WORK ITEM: Copy all lines containing the string "writes" from the records below.

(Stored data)
+---+

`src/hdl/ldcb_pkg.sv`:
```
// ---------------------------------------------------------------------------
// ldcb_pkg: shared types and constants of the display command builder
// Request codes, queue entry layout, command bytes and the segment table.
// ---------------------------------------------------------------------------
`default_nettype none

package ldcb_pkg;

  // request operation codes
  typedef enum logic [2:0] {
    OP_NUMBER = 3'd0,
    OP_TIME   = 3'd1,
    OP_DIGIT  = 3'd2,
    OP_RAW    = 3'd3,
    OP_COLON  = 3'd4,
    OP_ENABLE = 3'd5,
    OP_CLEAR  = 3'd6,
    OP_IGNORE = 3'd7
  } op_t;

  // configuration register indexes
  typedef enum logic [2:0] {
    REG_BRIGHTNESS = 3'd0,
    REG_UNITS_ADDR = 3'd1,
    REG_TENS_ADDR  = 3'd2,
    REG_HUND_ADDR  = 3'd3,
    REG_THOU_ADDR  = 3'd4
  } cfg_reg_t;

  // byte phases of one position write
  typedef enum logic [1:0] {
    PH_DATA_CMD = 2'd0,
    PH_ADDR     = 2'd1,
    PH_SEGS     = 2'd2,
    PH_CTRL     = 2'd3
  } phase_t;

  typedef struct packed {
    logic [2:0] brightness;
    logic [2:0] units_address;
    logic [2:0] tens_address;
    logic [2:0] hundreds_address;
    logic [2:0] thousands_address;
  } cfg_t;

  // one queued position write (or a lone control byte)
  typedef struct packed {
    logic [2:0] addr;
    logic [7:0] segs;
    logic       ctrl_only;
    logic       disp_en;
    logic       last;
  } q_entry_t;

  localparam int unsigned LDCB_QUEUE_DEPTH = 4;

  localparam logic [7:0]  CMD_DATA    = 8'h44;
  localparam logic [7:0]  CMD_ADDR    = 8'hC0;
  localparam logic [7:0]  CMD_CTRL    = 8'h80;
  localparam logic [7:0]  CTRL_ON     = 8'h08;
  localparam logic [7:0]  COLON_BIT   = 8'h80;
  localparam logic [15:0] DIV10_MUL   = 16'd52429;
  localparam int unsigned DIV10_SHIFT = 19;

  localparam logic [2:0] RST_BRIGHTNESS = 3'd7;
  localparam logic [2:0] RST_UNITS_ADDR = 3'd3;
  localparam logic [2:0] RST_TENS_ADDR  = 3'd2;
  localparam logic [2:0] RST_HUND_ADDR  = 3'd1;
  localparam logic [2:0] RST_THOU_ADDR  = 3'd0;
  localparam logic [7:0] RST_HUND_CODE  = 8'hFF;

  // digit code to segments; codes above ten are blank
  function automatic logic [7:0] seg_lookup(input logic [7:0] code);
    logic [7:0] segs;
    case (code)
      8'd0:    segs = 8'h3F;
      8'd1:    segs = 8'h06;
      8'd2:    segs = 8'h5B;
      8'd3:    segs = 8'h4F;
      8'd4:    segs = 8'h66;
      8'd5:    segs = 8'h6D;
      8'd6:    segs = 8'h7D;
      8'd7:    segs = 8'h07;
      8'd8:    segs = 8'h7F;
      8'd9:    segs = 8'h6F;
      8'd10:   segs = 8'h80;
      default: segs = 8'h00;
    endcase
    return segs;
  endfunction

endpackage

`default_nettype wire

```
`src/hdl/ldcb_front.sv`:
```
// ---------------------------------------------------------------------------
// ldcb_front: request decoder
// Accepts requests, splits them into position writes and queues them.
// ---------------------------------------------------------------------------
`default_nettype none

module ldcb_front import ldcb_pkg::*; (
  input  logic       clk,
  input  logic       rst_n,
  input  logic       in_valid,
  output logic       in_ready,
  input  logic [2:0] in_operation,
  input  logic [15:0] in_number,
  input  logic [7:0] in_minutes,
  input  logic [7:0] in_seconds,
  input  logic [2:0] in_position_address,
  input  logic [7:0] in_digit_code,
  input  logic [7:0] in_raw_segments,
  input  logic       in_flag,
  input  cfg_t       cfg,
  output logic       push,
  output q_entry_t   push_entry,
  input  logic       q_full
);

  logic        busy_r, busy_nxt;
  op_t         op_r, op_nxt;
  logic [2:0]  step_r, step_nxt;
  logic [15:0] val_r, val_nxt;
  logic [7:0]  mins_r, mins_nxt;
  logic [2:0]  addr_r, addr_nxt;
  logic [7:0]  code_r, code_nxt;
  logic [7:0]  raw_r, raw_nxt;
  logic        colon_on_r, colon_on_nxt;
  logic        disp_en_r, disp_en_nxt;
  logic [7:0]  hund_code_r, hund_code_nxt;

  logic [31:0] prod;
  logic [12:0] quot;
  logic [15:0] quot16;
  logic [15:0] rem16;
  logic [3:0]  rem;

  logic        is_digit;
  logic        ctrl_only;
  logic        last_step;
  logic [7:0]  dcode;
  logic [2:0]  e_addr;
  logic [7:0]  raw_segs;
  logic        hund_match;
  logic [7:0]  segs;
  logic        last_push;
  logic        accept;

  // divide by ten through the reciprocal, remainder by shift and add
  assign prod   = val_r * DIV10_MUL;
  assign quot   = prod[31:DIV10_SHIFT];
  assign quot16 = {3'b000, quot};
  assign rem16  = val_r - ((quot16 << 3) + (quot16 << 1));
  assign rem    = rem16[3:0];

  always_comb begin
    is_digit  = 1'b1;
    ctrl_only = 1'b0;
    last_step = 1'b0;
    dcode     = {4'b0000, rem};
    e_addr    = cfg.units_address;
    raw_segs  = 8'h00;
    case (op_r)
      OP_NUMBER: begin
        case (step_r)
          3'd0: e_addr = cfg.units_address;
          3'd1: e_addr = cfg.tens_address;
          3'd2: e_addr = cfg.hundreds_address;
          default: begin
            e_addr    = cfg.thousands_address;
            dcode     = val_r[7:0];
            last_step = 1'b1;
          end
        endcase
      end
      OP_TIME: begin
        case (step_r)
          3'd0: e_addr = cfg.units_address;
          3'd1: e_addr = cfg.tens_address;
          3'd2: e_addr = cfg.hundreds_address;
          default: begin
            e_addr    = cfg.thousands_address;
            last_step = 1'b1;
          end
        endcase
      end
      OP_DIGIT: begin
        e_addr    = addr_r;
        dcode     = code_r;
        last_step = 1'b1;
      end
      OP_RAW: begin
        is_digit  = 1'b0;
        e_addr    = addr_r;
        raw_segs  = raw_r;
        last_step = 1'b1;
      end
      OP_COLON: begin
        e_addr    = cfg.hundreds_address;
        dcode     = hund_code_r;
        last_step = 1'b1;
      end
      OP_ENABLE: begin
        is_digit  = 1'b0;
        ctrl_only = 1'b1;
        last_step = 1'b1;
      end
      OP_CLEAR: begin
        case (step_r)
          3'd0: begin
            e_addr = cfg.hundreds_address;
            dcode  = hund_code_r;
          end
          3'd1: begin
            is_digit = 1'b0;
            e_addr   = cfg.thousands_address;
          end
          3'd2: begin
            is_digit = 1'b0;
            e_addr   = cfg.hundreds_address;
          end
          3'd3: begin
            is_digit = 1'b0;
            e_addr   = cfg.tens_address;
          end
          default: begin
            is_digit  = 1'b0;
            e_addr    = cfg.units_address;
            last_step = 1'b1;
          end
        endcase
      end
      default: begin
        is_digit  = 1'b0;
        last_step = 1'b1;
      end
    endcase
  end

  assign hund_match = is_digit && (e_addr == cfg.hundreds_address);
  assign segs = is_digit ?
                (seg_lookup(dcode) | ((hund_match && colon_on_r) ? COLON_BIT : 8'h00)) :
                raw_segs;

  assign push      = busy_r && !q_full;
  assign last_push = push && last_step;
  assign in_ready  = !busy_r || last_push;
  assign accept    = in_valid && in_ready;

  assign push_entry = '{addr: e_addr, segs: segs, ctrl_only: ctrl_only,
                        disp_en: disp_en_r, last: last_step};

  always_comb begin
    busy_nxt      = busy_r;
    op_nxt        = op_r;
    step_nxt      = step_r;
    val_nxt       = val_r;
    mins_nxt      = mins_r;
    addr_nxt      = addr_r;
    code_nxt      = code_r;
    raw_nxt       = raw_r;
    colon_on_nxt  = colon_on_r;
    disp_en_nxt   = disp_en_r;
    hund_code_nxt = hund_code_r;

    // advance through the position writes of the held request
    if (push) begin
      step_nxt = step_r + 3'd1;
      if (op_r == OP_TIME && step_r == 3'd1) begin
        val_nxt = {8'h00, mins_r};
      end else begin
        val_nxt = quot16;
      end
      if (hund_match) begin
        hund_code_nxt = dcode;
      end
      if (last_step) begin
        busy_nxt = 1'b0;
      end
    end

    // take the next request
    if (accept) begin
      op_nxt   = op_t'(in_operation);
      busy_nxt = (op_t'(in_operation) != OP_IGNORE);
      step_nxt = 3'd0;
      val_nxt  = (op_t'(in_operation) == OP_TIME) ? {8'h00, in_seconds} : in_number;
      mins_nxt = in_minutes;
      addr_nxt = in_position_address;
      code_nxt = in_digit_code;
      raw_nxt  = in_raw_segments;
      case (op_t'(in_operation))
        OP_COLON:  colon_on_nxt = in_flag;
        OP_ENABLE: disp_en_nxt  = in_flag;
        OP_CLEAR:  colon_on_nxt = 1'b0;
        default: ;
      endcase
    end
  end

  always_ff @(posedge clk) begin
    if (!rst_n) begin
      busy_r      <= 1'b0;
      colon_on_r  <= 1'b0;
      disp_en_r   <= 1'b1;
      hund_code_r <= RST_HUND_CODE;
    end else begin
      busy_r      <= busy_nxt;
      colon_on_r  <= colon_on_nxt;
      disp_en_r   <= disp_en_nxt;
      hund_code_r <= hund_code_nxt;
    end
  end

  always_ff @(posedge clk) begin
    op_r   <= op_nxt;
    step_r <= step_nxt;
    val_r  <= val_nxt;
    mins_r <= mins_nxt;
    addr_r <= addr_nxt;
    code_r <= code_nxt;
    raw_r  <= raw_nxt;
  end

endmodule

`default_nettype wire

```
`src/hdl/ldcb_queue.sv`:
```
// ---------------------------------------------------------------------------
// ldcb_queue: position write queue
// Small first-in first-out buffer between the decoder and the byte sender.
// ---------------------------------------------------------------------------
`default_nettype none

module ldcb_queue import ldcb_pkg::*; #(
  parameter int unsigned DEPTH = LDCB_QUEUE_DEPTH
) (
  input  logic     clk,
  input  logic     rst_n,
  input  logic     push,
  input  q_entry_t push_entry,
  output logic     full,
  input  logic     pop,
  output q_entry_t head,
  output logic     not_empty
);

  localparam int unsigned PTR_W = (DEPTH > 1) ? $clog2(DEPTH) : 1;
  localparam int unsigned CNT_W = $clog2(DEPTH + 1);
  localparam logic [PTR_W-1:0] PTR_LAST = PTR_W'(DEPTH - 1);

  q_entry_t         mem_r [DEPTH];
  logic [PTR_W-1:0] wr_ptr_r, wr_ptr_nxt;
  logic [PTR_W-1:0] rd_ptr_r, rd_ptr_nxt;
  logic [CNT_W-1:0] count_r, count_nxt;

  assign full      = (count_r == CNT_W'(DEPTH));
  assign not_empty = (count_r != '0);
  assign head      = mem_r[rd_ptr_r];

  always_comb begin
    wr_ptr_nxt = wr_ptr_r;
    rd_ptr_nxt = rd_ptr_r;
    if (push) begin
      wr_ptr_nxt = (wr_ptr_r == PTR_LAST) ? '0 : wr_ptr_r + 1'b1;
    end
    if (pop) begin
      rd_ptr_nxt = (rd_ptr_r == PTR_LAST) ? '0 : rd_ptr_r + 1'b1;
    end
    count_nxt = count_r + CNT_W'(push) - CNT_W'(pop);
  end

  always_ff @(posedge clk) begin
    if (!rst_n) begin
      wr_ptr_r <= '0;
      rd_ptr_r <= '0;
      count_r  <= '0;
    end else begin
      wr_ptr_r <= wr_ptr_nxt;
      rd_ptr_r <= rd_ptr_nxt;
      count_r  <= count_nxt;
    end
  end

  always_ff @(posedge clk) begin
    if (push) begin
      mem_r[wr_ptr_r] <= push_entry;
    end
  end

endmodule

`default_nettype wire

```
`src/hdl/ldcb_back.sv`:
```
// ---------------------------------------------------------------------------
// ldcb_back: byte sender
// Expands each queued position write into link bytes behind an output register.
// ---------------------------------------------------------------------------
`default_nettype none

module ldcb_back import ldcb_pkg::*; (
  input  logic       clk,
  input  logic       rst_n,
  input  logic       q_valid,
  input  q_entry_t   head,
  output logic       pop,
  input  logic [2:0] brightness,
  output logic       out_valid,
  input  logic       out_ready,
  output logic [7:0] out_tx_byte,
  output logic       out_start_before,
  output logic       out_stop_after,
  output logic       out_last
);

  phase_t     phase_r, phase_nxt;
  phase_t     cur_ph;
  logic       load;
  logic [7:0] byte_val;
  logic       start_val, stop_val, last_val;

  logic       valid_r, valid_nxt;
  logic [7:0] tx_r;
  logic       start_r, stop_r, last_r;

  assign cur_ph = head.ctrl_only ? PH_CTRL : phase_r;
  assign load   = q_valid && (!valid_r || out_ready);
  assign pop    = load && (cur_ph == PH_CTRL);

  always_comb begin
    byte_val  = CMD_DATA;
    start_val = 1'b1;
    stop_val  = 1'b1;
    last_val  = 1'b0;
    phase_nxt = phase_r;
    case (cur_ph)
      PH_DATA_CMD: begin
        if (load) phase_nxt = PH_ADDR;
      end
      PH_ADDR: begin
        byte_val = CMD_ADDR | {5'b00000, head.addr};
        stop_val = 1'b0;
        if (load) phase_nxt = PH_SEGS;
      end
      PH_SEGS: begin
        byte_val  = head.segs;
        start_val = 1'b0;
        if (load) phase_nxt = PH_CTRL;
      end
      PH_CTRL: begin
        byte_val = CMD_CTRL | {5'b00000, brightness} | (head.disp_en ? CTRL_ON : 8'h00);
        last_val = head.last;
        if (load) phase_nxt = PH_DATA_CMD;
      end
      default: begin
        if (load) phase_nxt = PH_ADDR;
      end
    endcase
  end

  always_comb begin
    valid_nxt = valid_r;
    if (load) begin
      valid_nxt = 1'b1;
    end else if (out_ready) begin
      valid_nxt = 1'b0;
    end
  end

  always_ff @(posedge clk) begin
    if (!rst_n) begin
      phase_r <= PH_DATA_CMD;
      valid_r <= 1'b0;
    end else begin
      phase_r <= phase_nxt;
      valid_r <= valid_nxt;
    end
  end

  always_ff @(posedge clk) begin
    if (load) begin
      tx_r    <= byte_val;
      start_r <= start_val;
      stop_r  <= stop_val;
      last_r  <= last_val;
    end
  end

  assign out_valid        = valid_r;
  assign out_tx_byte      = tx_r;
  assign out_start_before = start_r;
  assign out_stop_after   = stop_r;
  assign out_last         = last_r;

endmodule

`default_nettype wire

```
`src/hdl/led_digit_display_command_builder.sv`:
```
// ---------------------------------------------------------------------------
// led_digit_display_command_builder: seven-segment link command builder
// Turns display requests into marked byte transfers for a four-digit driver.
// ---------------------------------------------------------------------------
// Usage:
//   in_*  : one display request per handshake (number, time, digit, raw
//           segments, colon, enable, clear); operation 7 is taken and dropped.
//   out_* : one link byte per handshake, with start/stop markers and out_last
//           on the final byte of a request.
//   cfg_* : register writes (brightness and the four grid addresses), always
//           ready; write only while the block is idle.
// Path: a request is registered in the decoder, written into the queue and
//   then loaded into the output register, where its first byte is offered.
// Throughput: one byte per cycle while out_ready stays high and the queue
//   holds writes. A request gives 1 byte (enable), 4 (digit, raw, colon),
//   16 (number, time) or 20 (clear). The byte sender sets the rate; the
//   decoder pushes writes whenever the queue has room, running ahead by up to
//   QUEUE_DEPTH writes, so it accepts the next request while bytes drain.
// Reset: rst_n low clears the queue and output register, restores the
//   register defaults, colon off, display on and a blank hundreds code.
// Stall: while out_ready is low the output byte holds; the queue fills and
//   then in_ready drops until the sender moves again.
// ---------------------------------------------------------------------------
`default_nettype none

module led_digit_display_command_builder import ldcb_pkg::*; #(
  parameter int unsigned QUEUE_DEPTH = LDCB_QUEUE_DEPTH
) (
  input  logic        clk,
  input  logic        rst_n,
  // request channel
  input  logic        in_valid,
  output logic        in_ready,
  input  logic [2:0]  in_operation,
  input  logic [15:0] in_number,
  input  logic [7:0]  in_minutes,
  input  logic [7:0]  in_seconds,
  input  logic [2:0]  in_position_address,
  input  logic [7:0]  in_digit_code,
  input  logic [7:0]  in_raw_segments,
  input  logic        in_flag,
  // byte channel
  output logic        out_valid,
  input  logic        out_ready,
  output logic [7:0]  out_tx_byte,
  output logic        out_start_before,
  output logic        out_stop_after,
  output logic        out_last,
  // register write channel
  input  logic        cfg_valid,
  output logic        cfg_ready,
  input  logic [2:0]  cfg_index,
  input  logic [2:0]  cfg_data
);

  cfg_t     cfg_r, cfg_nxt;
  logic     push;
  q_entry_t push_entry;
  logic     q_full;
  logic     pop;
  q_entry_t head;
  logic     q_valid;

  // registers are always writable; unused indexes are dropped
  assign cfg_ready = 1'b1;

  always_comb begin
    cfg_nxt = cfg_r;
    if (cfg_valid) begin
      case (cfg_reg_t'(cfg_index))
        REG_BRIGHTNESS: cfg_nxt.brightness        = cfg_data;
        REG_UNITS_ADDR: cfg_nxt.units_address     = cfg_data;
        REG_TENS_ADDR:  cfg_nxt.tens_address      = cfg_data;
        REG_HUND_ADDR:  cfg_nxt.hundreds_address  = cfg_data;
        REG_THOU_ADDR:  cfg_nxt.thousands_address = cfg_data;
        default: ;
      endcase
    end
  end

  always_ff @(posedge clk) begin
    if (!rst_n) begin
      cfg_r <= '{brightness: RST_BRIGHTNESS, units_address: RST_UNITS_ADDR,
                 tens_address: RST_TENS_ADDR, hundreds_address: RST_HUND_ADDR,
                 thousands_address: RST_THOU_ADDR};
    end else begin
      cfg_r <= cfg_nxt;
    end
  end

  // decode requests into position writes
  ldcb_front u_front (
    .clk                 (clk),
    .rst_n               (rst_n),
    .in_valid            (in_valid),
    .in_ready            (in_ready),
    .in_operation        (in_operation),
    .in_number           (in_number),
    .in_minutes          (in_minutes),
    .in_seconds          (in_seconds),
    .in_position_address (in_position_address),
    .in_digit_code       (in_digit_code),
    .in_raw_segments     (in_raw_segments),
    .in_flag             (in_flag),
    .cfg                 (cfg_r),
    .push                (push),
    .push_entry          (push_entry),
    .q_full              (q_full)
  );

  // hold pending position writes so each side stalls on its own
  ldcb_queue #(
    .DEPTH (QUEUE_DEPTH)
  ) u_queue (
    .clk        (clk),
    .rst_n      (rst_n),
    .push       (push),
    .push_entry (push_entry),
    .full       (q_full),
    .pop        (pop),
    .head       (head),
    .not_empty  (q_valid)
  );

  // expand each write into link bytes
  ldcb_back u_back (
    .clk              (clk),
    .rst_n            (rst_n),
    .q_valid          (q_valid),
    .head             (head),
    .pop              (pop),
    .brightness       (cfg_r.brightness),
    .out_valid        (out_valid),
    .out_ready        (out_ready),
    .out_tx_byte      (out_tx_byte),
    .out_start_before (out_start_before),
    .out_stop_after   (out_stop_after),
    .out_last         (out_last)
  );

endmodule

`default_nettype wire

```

+---+

WRITTEN SOLUTION:
// Accepts requests, splits them into position writes and queues them.
    // advance through the position writes of the held request
//   cfg_* : register writes (brightness and the four grid addresses), always
//   holds writes. A request gives 1 byte (enable), 4 (digit, raw, colon),
//   decoder pushes writes whenever the queue has room, running ahead by up to
//   QUEUE_DEPTH writes, so it accepts the next request while bytes drain.
  // decode requests into position writes
  // hold pending position writes so each side stalls on its own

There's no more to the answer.